Would you please copy the part of the material below that opens with the line containing "hold reg to reg: u_core.smp_r[14]$_DFFE_PN0P_" and closes with the line containing "setup / recovery: u_core.cur_r[0]$_DFFE_PN0P_"? Copy it exactly, and only it.

RECORDS FOR THE TASK:
BEGIN
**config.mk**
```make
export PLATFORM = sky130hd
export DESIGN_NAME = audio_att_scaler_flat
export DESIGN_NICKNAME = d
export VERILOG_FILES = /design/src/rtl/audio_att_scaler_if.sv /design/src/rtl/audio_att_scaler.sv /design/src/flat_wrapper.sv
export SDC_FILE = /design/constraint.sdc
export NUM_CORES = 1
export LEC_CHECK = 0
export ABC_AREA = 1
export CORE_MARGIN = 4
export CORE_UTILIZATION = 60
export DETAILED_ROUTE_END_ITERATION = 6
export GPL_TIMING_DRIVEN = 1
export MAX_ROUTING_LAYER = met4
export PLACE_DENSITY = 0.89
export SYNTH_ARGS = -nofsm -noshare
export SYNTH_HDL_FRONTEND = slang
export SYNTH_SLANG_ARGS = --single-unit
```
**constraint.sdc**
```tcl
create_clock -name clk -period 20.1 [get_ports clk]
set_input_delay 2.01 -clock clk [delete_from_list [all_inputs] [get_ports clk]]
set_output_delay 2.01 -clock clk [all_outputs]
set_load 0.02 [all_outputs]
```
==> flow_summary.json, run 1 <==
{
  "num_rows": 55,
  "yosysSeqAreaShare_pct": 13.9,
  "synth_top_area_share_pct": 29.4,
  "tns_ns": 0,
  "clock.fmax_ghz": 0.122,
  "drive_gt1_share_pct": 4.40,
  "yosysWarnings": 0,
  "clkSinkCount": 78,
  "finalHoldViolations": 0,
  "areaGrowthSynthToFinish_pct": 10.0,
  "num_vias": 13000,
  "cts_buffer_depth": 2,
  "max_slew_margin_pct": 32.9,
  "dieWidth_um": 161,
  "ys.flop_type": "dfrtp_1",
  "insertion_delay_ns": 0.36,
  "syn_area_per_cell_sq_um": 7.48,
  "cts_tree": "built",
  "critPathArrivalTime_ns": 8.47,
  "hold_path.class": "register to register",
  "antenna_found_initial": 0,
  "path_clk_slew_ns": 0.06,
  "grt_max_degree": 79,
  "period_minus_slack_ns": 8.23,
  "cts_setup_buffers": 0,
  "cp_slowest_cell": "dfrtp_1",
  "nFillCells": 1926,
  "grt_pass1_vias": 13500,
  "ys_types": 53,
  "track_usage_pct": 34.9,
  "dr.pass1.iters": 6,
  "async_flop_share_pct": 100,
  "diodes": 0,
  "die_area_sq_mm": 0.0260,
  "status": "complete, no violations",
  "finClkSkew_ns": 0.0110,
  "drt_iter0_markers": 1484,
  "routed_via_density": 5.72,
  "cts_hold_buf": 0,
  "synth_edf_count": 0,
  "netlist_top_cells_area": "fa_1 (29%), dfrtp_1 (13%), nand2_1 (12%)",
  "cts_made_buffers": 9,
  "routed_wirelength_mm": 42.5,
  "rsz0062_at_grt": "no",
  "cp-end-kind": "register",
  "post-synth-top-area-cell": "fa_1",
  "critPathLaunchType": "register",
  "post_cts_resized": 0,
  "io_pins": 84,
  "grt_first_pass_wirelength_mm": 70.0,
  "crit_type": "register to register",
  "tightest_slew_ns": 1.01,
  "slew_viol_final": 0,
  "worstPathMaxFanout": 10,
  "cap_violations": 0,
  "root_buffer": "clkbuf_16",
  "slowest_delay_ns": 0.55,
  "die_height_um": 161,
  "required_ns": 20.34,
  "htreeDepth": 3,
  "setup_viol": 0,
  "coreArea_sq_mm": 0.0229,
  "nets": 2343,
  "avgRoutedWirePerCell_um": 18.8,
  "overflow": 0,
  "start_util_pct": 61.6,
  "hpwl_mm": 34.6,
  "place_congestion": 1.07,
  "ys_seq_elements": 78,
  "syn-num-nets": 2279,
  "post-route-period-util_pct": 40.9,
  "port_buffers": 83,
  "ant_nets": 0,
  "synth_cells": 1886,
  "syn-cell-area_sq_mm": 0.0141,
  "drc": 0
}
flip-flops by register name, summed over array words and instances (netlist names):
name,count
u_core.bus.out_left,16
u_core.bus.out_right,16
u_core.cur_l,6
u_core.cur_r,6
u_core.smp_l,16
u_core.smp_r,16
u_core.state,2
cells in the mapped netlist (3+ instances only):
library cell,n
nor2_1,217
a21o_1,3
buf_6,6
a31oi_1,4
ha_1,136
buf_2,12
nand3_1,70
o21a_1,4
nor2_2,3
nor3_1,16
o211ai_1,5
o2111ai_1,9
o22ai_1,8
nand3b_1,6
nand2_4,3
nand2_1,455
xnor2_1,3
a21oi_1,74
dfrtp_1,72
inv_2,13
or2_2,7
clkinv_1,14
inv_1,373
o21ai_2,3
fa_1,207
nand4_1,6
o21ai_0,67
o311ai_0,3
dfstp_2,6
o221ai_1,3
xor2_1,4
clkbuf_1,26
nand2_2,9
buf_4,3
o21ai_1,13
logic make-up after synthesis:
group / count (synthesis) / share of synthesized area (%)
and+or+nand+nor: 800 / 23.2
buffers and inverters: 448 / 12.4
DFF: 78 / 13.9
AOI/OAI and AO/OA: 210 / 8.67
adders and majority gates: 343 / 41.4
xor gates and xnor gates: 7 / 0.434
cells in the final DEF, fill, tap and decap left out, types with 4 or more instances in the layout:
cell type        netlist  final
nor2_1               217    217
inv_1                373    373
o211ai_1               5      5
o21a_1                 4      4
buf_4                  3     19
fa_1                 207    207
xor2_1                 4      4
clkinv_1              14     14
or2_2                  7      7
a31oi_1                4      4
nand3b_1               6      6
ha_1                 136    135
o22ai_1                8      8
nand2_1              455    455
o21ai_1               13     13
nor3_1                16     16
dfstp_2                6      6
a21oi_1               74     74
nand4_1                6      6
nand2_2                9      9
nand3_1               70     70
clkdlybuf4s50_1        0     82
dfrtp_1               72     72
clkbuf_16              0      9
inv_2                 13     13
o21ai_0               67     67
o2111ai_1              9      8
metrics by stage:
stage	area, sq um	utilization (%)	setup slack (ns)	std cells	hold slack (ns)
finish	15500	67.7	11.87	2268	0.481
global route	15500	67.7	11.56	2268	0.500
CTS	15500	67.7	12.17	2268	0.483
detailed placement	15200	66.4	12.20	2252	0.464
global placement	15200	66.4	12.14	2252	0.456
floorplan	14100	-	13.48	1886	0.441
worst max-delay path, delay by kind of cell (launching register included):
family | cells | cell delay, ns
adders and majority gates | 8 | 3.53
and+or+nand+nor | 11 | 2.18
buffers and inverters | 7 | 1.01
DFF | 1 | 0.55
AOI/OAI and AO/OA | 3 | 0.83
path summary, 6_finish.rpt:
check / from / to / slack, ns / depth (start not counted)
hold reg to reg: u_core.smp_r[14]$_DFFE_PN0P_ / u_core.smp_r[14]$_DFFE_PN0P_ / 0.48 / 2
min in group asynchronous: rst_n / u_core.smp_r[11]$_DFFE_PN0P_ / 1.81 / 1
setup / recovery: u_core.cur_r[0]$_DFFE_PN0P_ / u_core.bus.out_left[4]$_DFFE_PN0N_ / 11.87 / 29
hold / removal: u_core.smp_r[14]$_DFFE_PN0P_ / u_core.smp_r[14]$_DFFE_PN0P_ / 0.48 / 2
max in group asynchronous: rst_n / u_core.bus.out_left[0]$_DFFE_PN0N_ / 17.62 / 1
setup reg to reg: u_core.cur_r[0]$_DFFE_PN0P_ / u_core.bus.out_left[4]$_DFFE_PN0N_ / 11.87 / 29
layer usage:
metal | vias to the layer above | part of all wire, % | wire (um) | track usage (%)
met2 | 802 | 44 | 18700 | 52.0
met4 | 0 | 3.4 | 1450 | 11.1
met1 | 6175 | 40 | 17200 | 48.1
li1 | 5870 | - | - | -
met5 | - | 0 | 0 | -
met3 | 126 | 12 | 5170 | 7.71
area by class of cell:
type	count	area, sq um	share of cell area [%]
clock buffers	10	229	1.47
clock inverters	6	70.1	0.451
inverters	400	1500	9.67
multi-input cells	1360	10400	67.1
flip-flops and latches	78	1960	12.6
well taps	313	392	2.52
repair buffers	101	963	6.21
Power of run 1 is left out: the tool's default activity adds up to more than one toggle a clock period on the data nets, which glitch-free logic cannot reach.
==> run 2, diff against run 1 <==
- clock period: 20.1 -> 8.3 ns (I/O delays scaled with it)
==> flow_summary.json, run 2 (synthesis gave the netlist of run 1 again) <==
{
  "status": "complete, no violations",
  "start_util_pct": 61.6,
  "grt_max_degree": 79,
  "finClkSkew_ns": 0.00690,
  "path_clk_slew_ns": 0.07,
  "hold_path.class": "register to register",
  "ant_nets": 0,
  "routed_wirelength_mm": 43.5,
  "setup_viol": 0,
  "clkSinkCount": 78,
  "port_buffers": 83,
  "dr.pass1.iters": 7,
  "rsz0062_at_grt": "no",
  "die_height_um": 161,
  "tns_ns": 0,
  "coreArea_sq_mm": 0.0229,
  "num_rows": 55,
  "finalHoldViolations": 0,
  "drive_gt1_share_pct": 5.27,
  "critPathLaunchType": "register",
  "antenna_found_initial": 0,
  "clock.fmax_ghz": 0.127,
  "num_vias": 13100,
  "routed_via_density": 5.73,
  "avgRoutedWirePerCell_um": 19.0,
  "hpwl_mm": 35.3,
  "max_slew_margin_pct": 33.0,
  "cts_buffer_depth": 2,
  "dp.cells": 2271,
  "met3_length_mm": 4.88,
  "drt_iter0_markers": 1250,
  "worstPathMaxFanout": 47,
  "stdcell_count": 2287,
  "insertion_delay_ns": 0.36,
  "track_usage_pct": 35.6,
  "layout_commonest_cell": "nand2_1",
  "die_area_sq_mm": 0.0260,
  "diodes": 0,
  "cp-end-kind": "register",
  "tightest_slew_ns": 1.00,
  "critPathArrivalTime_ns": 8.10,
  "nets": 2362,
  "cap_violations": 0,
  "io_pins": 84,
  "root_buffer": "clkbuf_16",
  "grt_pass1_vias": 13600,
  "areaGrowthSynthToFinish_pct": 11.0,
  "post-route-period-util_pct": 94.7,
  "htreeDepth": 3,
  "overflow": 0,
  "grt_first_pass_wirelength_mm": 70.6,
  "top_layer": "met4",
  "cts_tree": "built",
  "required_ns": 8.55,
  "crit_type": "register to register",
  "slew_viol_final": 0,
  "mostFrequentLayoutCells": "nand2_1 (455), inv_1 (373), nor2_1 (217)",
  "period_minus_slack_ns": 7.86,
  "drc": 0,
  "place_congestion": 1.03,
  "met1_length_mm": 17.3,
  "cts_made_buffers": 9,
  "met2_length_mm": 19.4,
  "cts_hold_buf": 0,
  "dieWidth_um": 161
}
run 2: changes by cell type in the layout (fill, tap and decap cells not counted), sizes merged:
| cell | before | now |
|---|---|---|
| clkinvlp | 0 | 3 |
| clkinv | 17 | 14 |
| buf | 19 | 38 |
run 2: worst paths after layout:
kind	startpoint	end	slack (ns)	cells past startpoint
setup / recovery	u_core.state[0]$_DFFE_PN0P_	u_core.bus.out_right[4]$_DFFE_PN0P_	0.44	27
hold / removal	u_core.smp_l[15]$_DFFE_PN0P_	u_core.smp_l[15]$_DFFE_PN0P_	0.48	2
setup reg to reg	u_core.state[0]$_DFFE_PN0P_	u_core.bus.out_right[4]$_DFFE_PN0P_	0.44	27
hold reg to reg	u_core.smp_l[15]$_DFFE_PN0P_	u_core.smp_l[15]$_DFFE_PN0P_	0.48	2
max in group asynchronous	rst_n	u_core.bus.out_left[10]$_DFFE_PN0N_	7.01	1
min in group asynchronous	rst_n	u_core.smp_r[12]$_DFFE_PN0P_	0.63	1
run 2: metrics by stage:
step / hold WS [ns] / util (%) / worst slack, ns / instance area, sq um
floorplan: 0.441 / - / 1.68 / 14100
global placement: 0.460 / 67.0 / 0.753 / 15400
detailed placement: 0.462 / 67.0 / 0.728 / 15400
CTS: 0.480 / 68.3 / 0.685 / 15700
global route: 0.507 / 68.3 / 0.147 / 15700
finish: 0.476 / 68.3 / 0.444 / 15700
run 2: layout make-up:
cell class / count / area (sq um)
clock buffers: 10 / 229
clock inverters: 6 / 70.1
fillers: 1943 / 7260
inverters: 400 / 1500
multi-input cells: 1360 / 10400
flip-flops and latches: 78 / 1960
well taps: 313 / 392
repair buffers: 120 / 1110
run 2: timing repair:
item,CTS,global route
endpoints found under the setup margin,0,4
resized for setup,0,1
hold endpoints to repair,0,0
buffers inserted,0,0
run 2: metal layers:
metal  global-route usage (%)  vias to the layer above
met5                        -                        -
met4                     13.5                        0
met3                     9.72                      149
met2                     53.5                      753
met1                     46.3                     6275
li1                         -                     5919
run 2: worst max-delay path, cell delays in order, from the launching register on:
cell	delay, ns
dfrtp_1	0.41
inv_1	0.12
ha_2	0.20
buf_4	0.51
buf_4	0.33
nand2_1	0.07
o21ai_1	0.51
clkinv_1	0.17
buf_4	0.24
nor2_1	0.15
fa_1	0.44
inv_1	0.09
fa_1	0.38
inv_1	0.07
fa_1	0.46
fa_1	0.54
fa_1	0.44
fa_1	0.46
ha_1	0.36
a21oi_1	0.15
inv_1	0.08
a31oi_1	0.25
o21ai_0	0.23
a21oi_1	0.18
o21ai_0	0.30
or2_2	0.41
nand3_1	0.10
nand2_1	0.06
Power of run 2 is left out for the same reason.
END
WRITTEN RESPONSE:
hold reg to reg: u_core.smp_r[14]$_DFFE_PN0P_ / u_core.smp_r[14]$_DFFE_PN0P_ / 0.48 / 2
min in group asynchronous: rst_n / u_core.smp_r[11]$_DFFE_PN0P_ / 1.81 / 1
setup / recovery: u_core.cur_r[0]$_DFFE_PN0P_ / u_core.bus.out_left[4]$_DFFE_PN0N_ / 11.87 / 29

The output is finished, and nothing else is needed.